As NBC News reported, “People in the calorie-restricted group were given three prepared meals each day for the first month to familiarize themselves with portion sizes. They were also provided behavioral counseling about diet over the first 24 weeks. The participants who weren’t in the calorie-restricted group weren’t told how much they should eat and did not get any counseling.”
Dr. Evan Hadley, director of the geriatrics and clinical gerontology division at the National Institute on Aging, said most participants who were restricting calories only cut their daily intake by about 12%, but it was “enough to have significant changes.”
Biological aging was measured using blood samples collected at the start of the trial and after 12 months and 24 months. In the background material, Belsky said, “Humans live a long time, so it isn’t practical to follow them until we see differences in aging-related disease or survival. Instead, we rely on biomarkers developed to measure the pace and progress of biological aging over the duration of the study.”
In this case, they used chemical tags on the DNA sequence that regulate gene expression and which change with aging. They looked at estimates of biological age “at which a person’s biology would appear ‘normal,’” and also at the pace of aging.

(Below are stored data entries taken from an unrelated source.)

$ cat config.mk
export PLATFORM = sky130hd
export DESIGN_NAME = spi_req_arbiter_flat
export DESIGN_NICKNAME = d
export VERILOG_FILES = /design/src/rtl/spi_req_arbiter_if.sv /design/src/rtl/spi_req_arbiter.sv /design/src/flat_wrapper.sv
export SDC_FILE = /design/constraint.sdc
export NUM_CORES = 1
export LEC_CHECK = 0
export BUFFER_PORTS_ARGS = -buffer_cell sky130_fd_sc_hd__buf_2
export CORE_MARGIN = 2
export CORE_UTILIZATION = 43
export CTS_BUF_LIST = sky130_fd_sc_hd__clkbuf_16
export DETAILED_ROUTE_END_ITERATION = 12
export PLACE_DENSITY = 0.83
export SLEW_MARGIN = 20
export SYNTH_ARGS = -nofsm -noshare
export SYNTH_HDL_FRONTEND = slang
export SYNTH_SLANG_ARGS = --single-unit
$ cat constraint.sdc
create_clock -name mclk -period 1.9 [get_ports mclk]
set_input_delay 0.285 -clock mclk [delete_from_list [all_inputs] [get_ports mclk]]
set_output_delay 0.285 -clock mclk [all_outputs]
set_load 0.1 [all_outputs]
$ cat src/rtl/spi_req_arbiter_if.sv
// Bundle between the requester clients, the arbiter and the shared spi_master.
// The arbiter side uses the slave modport; clients plus the master use master.
interface spi_req_arbiter_if #(
  parameter int NREQ = 2
);
  // Handshake: a requester raises req[i] with req_rd[i]/req_data[i] stable and
  // holds it until done[i] pulses for one cycle; gnt[i] marks the transfer owner.
  logic [NREQ-1:0]   req;
  logic [NREQ-1:0]   req_rd;
  logic [8*NREQ-1:0] req_data;
  logic [NREQ-1:0]   gnt;
  logic [NREQ-1:0]   done;
  logic [7:0]        rsp_data;
  logic              busy;
  logic              timeout;
  logic              spi_load;
  logic              spi_start;
  logic              spi_read;
  logic [7:0]        spi_data_in;
  logic [7:0]        spi_data_out;
  logic              spi_cs;

  modport slave (
    input  req, req_rd, req_data, spi_data_out, spi_cs,
    output gnt, done, rsp_data, busy, timeout,
           spi_load, spi_start, spi_read, spi_data_in
  );

  modport master (
    output req, req_rd, req_data, spi_data_out, spi_cs,
    input  gnt, done, rsp_data, busy, timeout,
           spi_load, spi_start, spi_read, spi_data_in
  );
endinterface
`config.mk`:
```
export PLATFORM = sky130hd
export DESIGN_NAME = hazzo
export DESIGN_NICKNAME = d
export VERILOG_FILES = /design/src/rtl/hazzo.sv
export SDC_FILE = /design/constraint.sdc
export NUM_CORES = 1
export LEC_CHECK = 0
export ABC_AREA = 1
export BUFFER_PORTS_ARGS = -buffer_cell sky130_fd_sc_hd__buf_2
export CAP_MARGIN = 20
export CELL_PAD_IN_SITES_DETAIL_PLACEMENT = 0
export CELL_PAD_IN_SITES_GLOBAL_PLACEMENT = 1
export CORE_MARGIN = 2
export CORE_UTILIZATION = 30
export DETAILED_ROUTE_END_ITERATION = 10
export MAX_ROUTING_LAYER = met4
export PLACE_DENSITY = 0.7
export SLEW_MARGIN = 5
export SYNTH_ARGS = -nofsm -noshare
export SYNTH_HDL_FRONTEND = slang
export SYNTH_SLANG_ARGS = --single-unit
```
`constraint.sdc`:
```
create_clock -name clk -period 3.71 [get_ports clk]
set_input_delay 0 -clock clk [delete_from_list [all_inputs] [get_ports clk]]
set_output_delay 0 -clock clk [all_outputs]
set_load 0.01 [all_outputs]
```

According to the study, “Treatment effect sizes were small. Nevertheless, modest slowing of the pace of aging can have profound effects on population health.”
Long-term not known
Study co-author Calen Ryan, a research scientist at the aging center, said that while the pace of aging was slowed, “calorie restriction is probably not for everyone. Our findings are important because they provide evidence from a randomized trial that slowing human aging may be possible. They also give us a sense of the kind of effects we might look for in trials of interventions that could appeal to more people, like intermittent fasting or time-restricted eating.”
The researchers are also following up to see the benefits or risks and whether calorie restriction has long-term impact. This study only followed people for a couple of years.
Pankaj Kapahi, a researcher at the Buck Institute for Research on Aging who was not involved with the study, told NBC News that exercise and eating a balanced diet are also important factors for healthy aging.
“You need multiple interventions to see the full effects of health,” he said.
And some caution that long-term calorie restriction can create problems. Valter Longo, a biochemist and director of the Longevity Institute at the University of Southern California who was not part of the study, told NBC News that animal studies suggest that long-term calorie restriction is associated with a risk of weaker muscles, slower metabolism and a less-effective immune system.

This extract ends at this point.